Assignment: Work out how many lines in the material beneath contain "runs". Give only that number.

Data provided:
## src/core/bridge_pkg.sv

```systemverilog
// constants, register map and field layout of the core to module bus bridge
package bridge_pkg;

    // register indices; byte address on the register bus is four times the index
    localparam logic [15:0] IDX_OFFSET  = 16'hfce0;
    localparam logic [15:0] IDX_DATA    = 16'hfce2;
    localparam logic [15:0] IDX_SELECT  = 16'hfce8;
    localparam logic [15:0] IDX_CONTROL = 16'hfcea;

    // bus widths
    localparam int unsigned APB_AW = 32;
    localparam int unsigned APB_DW = 32;
    localparam int unsigned BYTE_W = 8;
    localparam int unsigned TGT_W  = 3;

    // module select register fields
    localparam int unsigned SEL_CFG_BIT  = 0;
    localparam int unsigned SEL_RTC_BIT  = 1;
    localparam int unsigned SEL_WAKE_BIT = 8;

    // bridge control register fields
    localparam int unsigned CTL_EN_BIT     = 0;
    localparam int unsigned CTL_RDGO_BIT   = 1;
    localparam int unsigned CTL_WRPEND_BIT = 2;
    localparam int unsigned CTL_RTCRST_BIT = 3;

    // one-hot target positions on the module bus
    localparam int unsigned TGT_CFG  = 0;
    localparam int unsigned TGT_RTC  = 1;
    localparam int unsigned TGT_WAKE = 2;

    // offset bit that picks the clock module chip-select pair
    localparam int unsigned RTC_PAIR_BIT = 1;

    // reset values
    localparam logic [15:0] SELECT_RST  = 16'h0000;
    localparam logic [7:0]  CONTROL_RST = 8'h00;
    localparam logic [7:0]  OFFSET_RST  = 8'h00;
    localparam logic [7:0]  DATA_RST    = 8'h00;

    // clock module reset pulse timing
    localparam int unsigned CLK_PERIOD_NS  = 20;
    localparam int unsigned RTC_RST_NS     = 100;
    localparam int unsigned RTC_RST_CYCLES = (RTC_RST_NS + CLK_PERIOD_NS - 1) / CLK_PERIOD_NS;
    localparam int unsigned RST_CNT_W      = 4;

    // byte address of a register index
    function automatic logic [31:0] reg_addr(input logic [15:0] idx);
        reg_addr = {14'h0000, idx, 2'b00};
    endfunction

endpackage

```

## src/core/module_bus_bridge.sv

```systemverilog
// core side control of the bridge to host-controlled modules, apb register slave
`timescale 1ns/100ps
// What this block does
// - select bit 0 lets bridge transfers reach configuration registers.
// - select bit 1 lets bridge transfers reach the clock module.
// - offset bit 1 picks clock chip-select pair 60/61 or 62/63.
// - select bit 8 lets bridge transfers reach the wake-up controller.
// - control bit 0 gates every bridge transfer; resets disabled.
// - writing 1 to read-go sets it and starts a read; 0 does nothing.
// - a read goes to the selected module at the indirect offset.
// - read-go clears when the read ends, data already in the data register.
// - write-pending is read-only, set by a data write, cleared on completion.
// - writing 1 to the clock reset bit sends one reset pulse; 0 ignored.
// - the clock reset bit clears itself when the pulse ends.
// - the offset register holds an 8-bit offset in bits 7-0.
// - a data register write launches the module bus write itself.
module module_bus_bridge (
    // clock and reset
    input  wire logic                            pclk,
    input  wire logic                            presetn,
    // apb slave
    input  wire logic                            psel,
    input  wire logic                            penable,
    input  wire logic                            pwrite,
    input  wire logic [bridge_pkg::APB_AW-1:0]   paddr,
    input  wire logic [bridge_pkg::APB_DW-1:0]   pwdata,
    output logic      [bridge_pkg::APB_DW-1:0]   prdata,
    output logic                                 pready,
    output logic                                 pslverr,
    // internal module bus
    output logic                                 mb_req,
    output logic                                 mb_write,
    output logic      [bridge_pkg::TGT_W-1:0]    mb_target,
    output logic      [bridge_pkg::BYTE_W-1:0]   mb_offset,
    output logic      [bridge_pkg::BYTE_W-1:0]   mb_wdata,
    output logic                                 mb_rtc_pair,
    input  wire logic                            mb_done,
    input  wire logic [bridge_pkg::BYTE_W-1:0]   mb_rdata,
    // clock module reset
    output logic                                 rtc_reset_out
);
    import bridge_pkg::*;

    typedef struct packed {
        logic                cfg_en;
        logic                rtc_en;
        logic                wake_en;
        logic                bridge_en;
        logic                read_go;
        logic                write_pending;
        logic                rtc_mr;
        logic [BYTE_W-1:0]   offset;
        logic [BYTE_W-1:0]   data;
        logic                start_rd;
        logic                start_wr;
        logic                rst_go;
        logic                blk_rd;
        logic                blk_wr;
        logic [APB_DW-1:0]   prdata;
        logic                pready;
        logic                pslverr;
    } bridge_state_type;

    bridge_state_type s_reg;
    bridge_state_type s_next;

    logic                seq_done;
    logic                seq_done_write;
    logic [BYTE_W-1:0]   seq_rdata;
    logic                rst_done;

    // address decode, used only by the access check; the read mux decodes the address itself
    function automatic logic addr_hit(input logic [APB_AW-1:0] a);
        addr_hit = (a == reg_addr(IDX_OFFSET)) || (a == reg_addr(IDX_DATA)) ||
                   (a == reg_addr(IDX_SELECT)) || (a == reg_addr(IDX_CONTROL));
    endfunction

    // read mux; reserved bits always return zero
    function automatic logic [APB_DW-1:0] read_mux(input logic [APB_AW-1:0] a,
                                                    input bridge_state_type st);
        read_mux = '0;
        if (a == reg_addr(IDX_OFFSET)) begin
            read_mux = {24'h00_0000, st.offset};
        end else if (a == reg_addr(IDX_DATA)) begin
            read_mux = {24'h00_0000, st.data};
        end else if (a == reg_addr(IDX_SELECT)) begin
            read_mux = {23'h00_0000, st.wake_en, 6'h00, st.rtc_en, st.cfg_en};
        end else if (a == reg_addr(IDX_CONTROL)) begin
            read_mux = {28'h000_0000, st.rtc_mr, st.write_pending, st.read_go,
                        st.bridge_en};
        end
    endfunction

    logic apb_setup;
    logic apb_wr;
    logic any_sel;
    logic allowed;
    logic allowed_ctl;

    // apb access completes on the edge after pready rises
    assign apb_setup   = psel & ~penable;
    assign apb_wr      = psel & penable & s_reg.pready & pwrite;
    assign any_sel     = s_reg.cfg_en | s_reg.rtc_en | s_reg.wake_en;
    assign allowed     = s_reg.bridge_en & any_sel;
    assign allowed_ctl = pwdata[CTL_EN_BIT] & any_sel;

    // hardware clears first, software sets after, so a set in the same cycle wins
    always_comb begin
        s_next          = s_reg;
        s_next.start_rd = 1'b0;
        s_next.start_wr = 1'b0;
        s_next.rst_go   = 1'b0;
        s_next.blk_rd   = 1'b0;
        s_next.blk_wr   = 1'b0;
        s_next.pready   = 1'b0;
        s_next.pslverr  = 1'b0;
        if (apb_setup) begin
            s_next.pready  = 1'b1;
            s_next.pslverr = ~addr_hit(paddr);
            s_next.prdata  = read_mux(paddr, s_reg);
        end
        if (seq_done && !seq_done_write) begin
            s_next.data    = seq_rdata;
            s_next.read_go = 1'b0;
        end
        if (seq_done && seq_done_write) begin
            s_next.write_pending = 1'b0;
        end
        // a blocked request finishes at once without touching the module bus
        if (s_reg.blk_rd) begin
            s_next.read_go = 1'b0;
        end
        if (s_reg.blk_wr) begin
            s_next.write_pending = 1'b0;
        end
        if (rst_done) begin
            s_next.rtc_mr = 1'b0;
        end
        if (apb_wr) begin
            if (paddr == reg_addr(IDX_OFFSET)) begin
                s_next.offset = pwdata[BYTE_W-1:0];
            end else if (paddr == reg_addr(IDX_DATA)) begin
                s_next.data          = pwdata[BYTE_W-1:0];
                s_next.write_pending = 1'b1;
                s_next.start_wr      = allowed;
                s_next.blk_wr        = ~allowed;
            end else if (paddr == reg_addr(IDX_SELECT)) begin
                s_next.cfg_en  = pwdata[SEL_CFG_BIT];
                s_next.rtc_en  = pwdata[SEL_RTC_BIT];
                s_next.wake_en = pwdata[SEL_WAKE_BIT];
            end else if (paddr == reg_addr(IDX_CONTROL)) begin
                s_next.bridge_en = pwdata[CTL_EN_BIT];
                if (pwdata[CTL_RDGO_BIT]) begin
                    s_next.read_go  = 1'b1;
                    s_next.start_rd = allowed_ctl;
                    s_next.blk_rd   = ~allowed_ctl;
                end
                if (pwdata[CTL_RTCRST_BIT]) begin
                    s_next.rtc_mr = 1'b1;
                    s_next.rst_go = 1'b1;
                end
            end
        end
    end

    // all implemented bits clear on reset
    always_ff @(posedge pclk or negedge presetn) begin
        if (!presetn) begin
            s_reg <= '0;
        end else begin
            s_reg <= s_next;
        end
    end

    // the sequencer holds the target and offset of the transfer it runs
    module_bus_seq u_seq (
        .pclk        (pclk),
        .presetn     (presetn),
        .start_rd    (s_reg.start_rd),
        .start_wr    (s_reg.start_wr),
        .target      ({s_reg.wake_en, s_reg.rtc_en, s_reg.cfg_en}),
        .offset      (s_reg.offset),
        .wdata       (s_reg.data),
        .done        (seq_done),
        .done_write  (seq_done_write),
        .rdata       (seq_rdata),
        .mb_req      (mb_req),
        .mb_write    (mb_write),
        .mb_target   (mb_target),
        .mb_offset   (mb_offset),
        .mb_wdata    (mb_wdata),
        .mb_rtc_pair (mb_rtc_pair),
        .mb_done     (mb_done),
        .mb_rdata    (mb_rdata)
    );

    // reset pulse for the clock module
    rtc_reset_pulser u_pulser (
        .pclk    (pclk),
        .presetn (presetn),
        .start   (s_reg.rst_go),
        .pulse   (rtc_reset_out),
        .done    (rst_done)
    );

    assign prdata  = s_reg.prdata;
    assign pready  = s_reg.pready;
    assign pslverr = s_reg.pslverr;

    // checks
    logic ctl_wr;
    logic data_wr;
    assign ctl_wr  = apb_wr && (paddr == reg_addr(IDX_CONTROL));
    assign data_wr = apb_wr && (paddr == reg_addr(IDX_DATA));

    // a transfer needs its select bit and the bridge enable as the sequencer takes it
    property p_cfg_gate;
        @(posedge pclk) disable iff (!presetn)
        $rose(mb_req) && mb_target[TGT_CFG] |-> $past(s_reg.cfg_en && s_reg.bridge_en);
    endproperty
    a_cfg_gate: assert property (p_cfg_gate) else $error("cfg transfer without enable");

    property p_rtc_gate;
        @(posedge pclk) disable iff (!presetn)
        $rose(mb_req) && mb_target[TGT_RTC] |-> $past(s_reg.rtc_en && s_reg.bridge_en);
    endproperty
    a_rtc_gate: assert property (p_rtc_gate) else $error("rtc transfer without enable");

    // pair choice only matters for the clock module; other targets see 0
    property p_rtc_pair;
        @(posedge pclk) disable iff (!presetn)
        mb_req && mb_target[TGT_RTC] |-> mb_rtc_pair == mb_offset[RTC_PAIR_BIT];
    endproperty
    a_rtc_pair: assert property (p_rtc_pair) else $error("wrong rtc pair");

    property p_wake_gate;
        @(posedge pclk) disable iff (!presetn)
        $rose(mb_req) && mb_target[TGT_WAKE] |-> $past(s_reg.wake_en && s_reg.bridge_en);
    endproperty
    a_wake_gate: assert property (p_wake_gate) else $error("wake transfer without enable");

    property p_bridge_off;
        @(posedge pclk) disable iff (!presetn)
        !s_reg.bridge_en && !mb_req ##1 !s_reg.bridge_en |-> !mb_req;
    endproperty
    a_bridge_off: assert property (p_bridge_off) else $error("transfer while bridge off");

    property p_read_go_zero;
        @(posedge pclk) disable iff (!presetn)
        ctl_wr && !pwdata[CTL_RDGO_BIT] && !s_reg.read_go |=> !s_reg.read_go ##1 !$rose(mb_req);
    endproperty
    a_read_go_zero: assert property (p_read_go_zero) else $error("zero write started read");

    property p_read_offset;
        @(posedge pclk) disable iff (!presetn)
        $rose(mb_req) && !mb_write |-> mb_offset == $past(s_reg.offset);
    endproperty
    a_read_offset: assert property (p_read_offset) else $error("read at wrong offset");

    property p_read_data;
        @(posedge pclk) disable iff (!presetn)
        mb_req && !mb_write && mb_done ##1 seq_done |=>
            !s_reg.read_go && s_reg.data == $past(mb_rdata, 2);
    endproperty
    a_read_data: assert property (p_read_data) else $error("read data not ready at clear");

    property p_pending_set;
        @(posedge pclk) disable iff (!presetn)
        data_wr |=> s_reg.write_pending;
    endproperty
    a_pending_set: assert property (p_pending_set) else $error("write pending not set");

    property p_write_launch;
        @(posedge pclk) disable iff (!presetn)
        data_wr && allowed && !mb_req |-> ##2 mb_req && mb_write;
    endproperty
    a_write_launch: assert property (p_write_launch) else $error("data write not launched");

    property p_rst_pulse;
        @(posedge pclk) disable iff (!presetn)
        $rose(rtc_reset_out) |-> rtc_reset_out [*5] ##1 !rtc_reset_out;
    endproperty
    a_rst_pulse: assert property (p_rst_pulse) else $error("rtc reset pulse length");

    property p_rst_clear;
        @(posedge pclk) disable iff (!presetn)
        $fell(rtc_reset_out) |-> ##1 !s_reg.rtc_mr || $past(ctl_wr);
    endproperty
    a_rst_clear: assert property (p_rst_clear) else $error("rtc reset bit not cleared");

    property p_reserved_zero;
        @(posedge pclk) disable iff (!presetn)
        pready && !pslverr |-> prdata[APB_DW-1:9] == '0;
    endproperty
    a_reserved_zero: assert property (p_reserved_zero) else $error("reserved bits not zero");

    // launch, completion and read-only behaviour of the busy bits
    property p_read_launch;
        @(posedge pclk) disable iff (!presetn)
        ctl_wr && pwdata[CTL_RDGO_BIT] && allowed_ctl && !mb_req |-> ##2 mb_req && !mb_write;
    endproperty
    a_read_launch: assert property (p_read_launch) else $error("read not launched");

    property p_target_copy;
        @(posedge pclk) disable iff (!presetn)
        $rose(mb_req) |-> mb_target == $past({s_reg.wake_en, s_reg.rtc_en, s_reg.cfg_en});
    endproperty
    a_target_copy: assert property (p_target_copy) else $error("wrong target");

    property p_pending_clear;
        @(posedge pclk) disable iff (!presetn)
        seq_done && seq_done_write && !data_wr |=> !s_reg.write_pending;
    endproperty
    a_pending_clear: assert property (p_pending_clear) else $error("pending stuck");

    property p_pending_ro;
        @(posedge pclk) disable iff (!presetn)
        ctl_wr && !s_reg.write_pending |=> !s_reg.write_pending;
    endproperty
    a_pending_ro: assert property (p_pending_ro) else $error("pending set by control");

    property p_blocked_write;
        @(posedge pclk) disable iff (!presetn)
        s_reg.blk_wr |=> !s_reg.write_pending;
    endproperty
    a_blocked_write: assert property (p_blocked_write) else $error("blocked write stuck");

    property p_rst_zero;
        @(posedge pclk) disable iff (!presetn)
        ctl_wr && !pwdata[CTL_RTCRST_BIT] && !s_reg.rtc_mr |=> !s_reg.rtc_mr ##1 !rtc_reset_out;
    endproperty
    a_rst_zero: assert property (p_rst_zero) else $error("zero write started reset");

    // main scenarios: read, write, blocked request, clock reset, upper pair
    c_pair: cover property (@(posedge pclk) disable iff (!presetn) $rose(mb_req) && mb_rtc_pair);
    c_read: cover property (@(posedge pclk) disable iff (!presetn) seq_done && !seq_done_write);
    c_write: cover property (@(posedge pclk) disable iff (!presetn) seq_done && seq_done_write);
    c_blocked: cover property (@(posedge pclk) disable iff (!presetn) s_reg.blk_rd);
    c_rst: cover property (@(posedge pclk) disable iff (!presetn) rst_done);

endmodule

```

## src/core/rtc_reset_pulser.sv

```systemverilog
// fixed-length reset pulse generator for the clock module
`timescale 1ns/100ps
module rtc_reset_pulser (
    // clock and reset
    input  wire logic pclk,
    input  wire logic presetn,
    // request and status
    input  wire logic start,
    output logic      pulse,
    output logic      done
);
    import bridge_pkg::*;

    typedef struct packed {
        logic                 pulse;
        logic                 done;
        logic [RST_CNT_W-1:0] cnt;
    } pulser_state_type;

    pulser_state_type s_reg;
    pulser_state_type s_next;

    // a start while the pulse runs is dropped; the pulse is never stretched
    always_comb begin
        s_next      = s_reg;
        s_next.done = 1'b0;
        if (s_reg.pulse) begin
            if (s_reg.cnt == RST_CNT_W'(RTC_RST_CYCLES - 1)) begin
                s_next.pulse = 1'b0;
                s_next.done  = 1'b1;
            end else begin
                s_next.cnt = s_reg.cnt + 1'b1;
            end
        end else if (start) begin
            s_next.pulse = 1'b1;
            s_next.cnt   = '0;
        end
    end

    always_ff @(posedge pclk or negedge presetn) begin
        if (!presetn) begin
            s_reg <= '0;
        end else begin
            s_reg <= s_next;
        end
    end

    assign pulse = s_reg.pulse;
    assign done  = s_reg.done;

endmodule

```

## src/core/module_bus_seq.sv

```systemverilog
// single-transfer sequencer for the internal module bus
`timescale 1ns/100ps
module module_bus_seq (
    // clock and reset
    input  wire logic                            pclk,
    input  wire logic                            presetn,
    // launch side
    input  wire logic                            start_rd,
    input  wire logic                            start_wr,
    input  wire logic [bridge_pkg::TGT_W-1:0]    target,
    input  wire logic [bridge_pkg::BYTE_W-1:0]   offset,
    input  wire logic [bridge_pkg::BYTE_W-1:0]   wdata,
    output logic                                 done,
    output logic                                 done_write,
    output logic [bridge_pkg::BYTE_W-1:0]        rdata,
    // internal module bus
    output logic                                 mb_req,
    output logic                                 mb_write,
    output logic [bridge_pkg::TGT_W-1:0]         mb_target,
    output logic [bridge_pkg::BYTE_W-1:0]        mb_offset,
    output logic [bridge_pkg::BYTE_W-1:0]        mb_wdata,
    output logic                                 mb_rtc_pair,
    input  wire logic                            mb_done,
    input  wire logic [bridge_pkg::BYTE_W-1:0]   mb_rdata
);
    import bridge_pkg::*;

    typedef enum logic [1:0] {
        ST_IDLE = 2'b01,
        ST_BUSY = 2'b10
    } seq_st_type;

    typedef struct packed {
        seq_st_type          st;
        logic                req;
        logic                write;
        logic [TGT_W-1:0]    target;
        logic [BYTE_W-1:0]   offset;
        logic [BYTE_W-1:0]   wdata;
        logic                pair;
        logic                done;
        logic                done_write;
        logic [BYTE_W-1:0]   rdata;
    } seq_state_type;

    seq_state_type s_reg;
    seq_state_type s_next;

    // request fields are frozen for the whole transfer
    always_comb begin
        s_next      = s_reg;
        s_next.done = 1'b0;
        unique case (s_reg.st)
            ST_IDLE: begin
                if (start_rd || start_wr) begin
                    s_next.st     = ST_BUSY;
                    s_next.req    = 1'b1;
                    s_next.write  = start_wr;
                    s_next.target = target;
                    s_next.offset = offset;
                    s_next.wdata  = wdata;
                    s_next.pair   = target[TGT_RTC] & offset[RTC_PAIR_BIT];
                end
            end
            ST_BUSY: begin
                if (mb_done) begin
                    s_next.st         = ST_IDLE;
                    s_next.req        = 1'b0;
                    s_next.done       = 1'b1;
                    s_next.done_write = s_reg.write;
                    if (!s_reg.write) begin
                        s_next.rdata = mb_rdata;
                    end
                end
            end
        endcase
    end

    always_ff @(posedge pclk or negedge presetn) begin
        if (!presetn) begin
            s_reg    <= '0;
            s_reg.st <= ST_IDLE;
        end else begin
            s_reg <= s_next;
        end
    end

    assign mb_req      = s_reg.req;
    assign mb_write    = s_reg.write;
    assign mb_target   = s_reg.target;
    assign mb_offset   = s_reg.offset;
    assign mb_wdata    = s_reg.wdata;
    assign mb_rtc_pair = s_reg.pair;
    assign done        = s_reg.done;
    assign done_write  = s_reg.done_write;
    assign rdata       = s_reg.rdata;

endmodule

```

Result of this task: 2